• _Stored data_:
────────
Background: an optimization exercise with open tools, aiming at a short achievable clock period and few clock cycles per item. Do not read the settings as production practice. In this exercise RTL edits were held to simulation tests only and were not proved equivalent to the original. Power is estimated from default activity; no workload was simulated.

==> cedar <==
==> flow/design.v (excerpt) <==
module fp_mul_pipe
#(
  parameter int EXP_W = 8,
  parameter int MAN_W = 23,
  localparam int W = 1 + EXP_W + MAN_W
) (
  input  logic         clk,
  input  logic         reset,
  input  logic         in_valid,
  output logic         in_ready,
  input  logic         rnd_mode,
  input  logic [W-1:0] a,
  input  logic [W-1:0] b,
  output logic         out_valid,
  input  logic         out_ready,
  output logic [W-1:0] c,
  output logic         ovf,
  output logic         unf,
  output logic         inv
);
  logic en, out_valid_q;
  assign en       = !out_valid_q | out_ready;
  assign in_ready = en;
  logic [23:0] ma, mb;
  logic [7:0]  ea, eb;
  assign ea = a[30:23];
  assign eb = b[30:23];
  assign ma = {1'b1, a[22:0]};
  assign mb = {1'b1, b[22:0]};
  logic bo0, bt0, bn0;
  logic [25:0] pp0;
  logic [27:26] pp0x;
  logic bo1, bt1, bn1;
  logic [25:0] pp1;
  logic bo2, bt2, bn2;
  logic [25:0] pp2;
  logic bo3, bt3, bn3;
  logic [25:0] pp3;
  logic bo4, bt4, bn4;
  logic [25:0] pp4;
  logic bo5, bt5, bn5;
  logic [25:0] pp5;
  logic bo6, bt6, bn6;
  logic [25:0] pp6;
  logic bo7, bt7, bn7;
  logic [25:0] pp7;
  ...
Settings: LEC_CHECK=0, CAP_MARGIN=20, CORE_MARGIN=2, CORE_UTILIZATION=40, PLACE_DENSITY=0.5, SETUP_SLACK_MARGIN=4, SLEW_MARGIN=20; clock period 8.5 ns.
run.sh (not shown) runs the stock make flow with config.mk's settings and CLKGATE_MAP_FILE= SYNTH_SCRIPT=/design/flow/synth_recipe.tcl, a recipe that flattens the netlist after the stock synthesis.
==> onyx (differences from cedar) <==
--- a/flow/design.v
+++ b/flow/design.v
@@ -3949,42 +3949,44 @@
   assign q1[42] = (cp1230 ^ kg1519);
   assign q1[43] = (cp1232 ^ kg1521);
   assign q1[44] = (cp1234 ^ kg1523);
   assign q1[45] = (cp1236 ^ kg1525);
   assign q1[46] = (cp1238 ^ kg1527);
   assign q1[47] = (cp1240 ^ kg1529);
+  logic        hold_q;
+  logic [31:0] c_h;
+  logic        ovf_h, unf_h, inv_h;
   logic        sel;
-  logic [22:0] fr0, fr1, frac;
-  logic [31:0] c_n;
-  logic        ovf_n, unf_n, inv_n;
+  logic [22:0] fr0, fr1;
+  logic [34:0] x0, x1;
   always_comb begin
     sel = q0[47];
     fr0 = {q0[45:24], q0[23] & ~r_tie0};
     fr1 = {q1[46:25], q1[24] & ~r_tie1};
-    if (sel) begin
-      c_n   = r_ones1 ? 32'hFFFFFFFF : r_zer1 ? {r_s, 31'd0} : {r_s, r_ef1, fr1};
-      ovf_n = r_ovf1;
-      unf_n = r_unf1;
-    end else begin
-      c_n   = r_ones0 ? 32'hFFFFFFFF : r_zer0 ? {r_s, 31'd0} : {r_s, r_ef0, fr0};
-      ovf_n = r_ovf0;
-      unf_n = r_unf0;
-    end
-    inv_n = r_inv;
+    if (hold_q)
+      x0 = {c_h, inv_h, ovf_h, unf_h};
+    else if (r_ones0)
+      x0 = {32'hFFFFFFFF, r_inv, r_ovf0, r_unf0};
+    else if (r_zer0)
+      x0 = {r_s, 31'd0, r_inv, r_ovf0, r_unf0};
+    else
+      x0 = {r_s, r_ef0, fr0, r_inv, r_ovf0, r_unf0};
+    if (hold_q)
+      x1 = {c_h, inv_h, ovf_h, unf_h};
+    else if (r_ones1)
+      x1 = {32'hFFFFFFFF, r_inv, r_ovf1, r_unf1};
+    else if (r_zer1)
+      x1 = {r_s, 31'd0, r_inv, r_ovf1, r_unf1};
+    else
+      x1 = {r_s, r_ef1, fr1, r_inv, r_ovf1, r_unf1};
+    {c, inv, ovf, unf} = sel ? x1 : x0;
   end
-  logic        hold_q;
-  logic [31:0] c_h;
-  logic        ovf_h, unf_h, inv_h;
   always_ff @(posedge clk) begin
     if (reset) hold_q <= 1'b0;
     else       hold_q <= out_valid_q & !out_ready;
     c_h   <= c;
     ovf_h <= ovf;
     unf_h <= unf;
     inv_h <= inv;
   end
-  assign c   = hold_q ? c_h   : c_n;
-  assign ovf = hold_q ? ovf_h : ovf_n;
-  assign unf = hold_q ? unf_h : unf_n;
-  assign inv = hold_q ? inv_h : inv_n;
   assign out_valid = out_valid_q;
 endmodule
==> summary.txt <==
Die area: cedar is larger than onyx (0.67%). Final cell count: onyx is lower than cedar (about 1.1%). Of cedar and onyx, cedar has the higher synthesized cell count (gap about 2%, measured against onyx). Of cedar and onyx, onyx has the higher register-to-register slack (gap 50 ps). cedar passed the timing, DRC and antenna checks. onyx ran to the end with no violations. Against cedar, the sequential share of layout area of onyx is higher by 0.18 points. First-iteration DRC count: cedar is higher than onyx (7.9%). In cedar the final area is larger than in onyx, by 1.9%. Against onyx, the clock power of cedar is larger by 4.3%. Against onyx, the non-clock buffer count of cedar is lower by 16.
────────
• _What is required_: Above are the records. Copy the lines beginning at the one that has "logic [31:0] c_n;" and ending with the one that has "else if (r_zer0)", unchanged.

• _Answer space_:
-  logic [31:0] c_n;
-  logic        ovf_n, unf_n, inv_n;
+  logic [22:0] fr0, fr1;
+  logic [34:0] x0, x1;
   always_comb begin
     sel = q0[47];
     fr0 = {q0[45:24], q0[23] & ~r_tie0};
     fr1 = {q1[46:25], q1[24] & ~r_tie1};
-    if (sel) begin
-      c_n   = r_ones1 ? 32'hFFFFFFFF : r_zer1 ? {r_s, 31'd0} : {r_s, r_ef1, fr1};
-      ovf_n = r_ovf1;
-      unf_n = r_unf1;
-    end else begin
-      c_n   = r_ones0 ? 32'hFFFFFFFF : r_zer0 ? {r_s, 31'd0} : {r_s, r_ef0, fr0};
-      ovf_n = r_ovf0;
-      unf_n = r_unf0;
-    end
-    inv_n = r_inv;
+    if (hold_q)
+      x0 = {c_h, inv_h, ovf_h, unf_h};
+    else if (r_ones0)
+      x0 = {32'hFFFFFFFF, r_inv, r_ovf0, r_unf0};
+    else if (r_zer0)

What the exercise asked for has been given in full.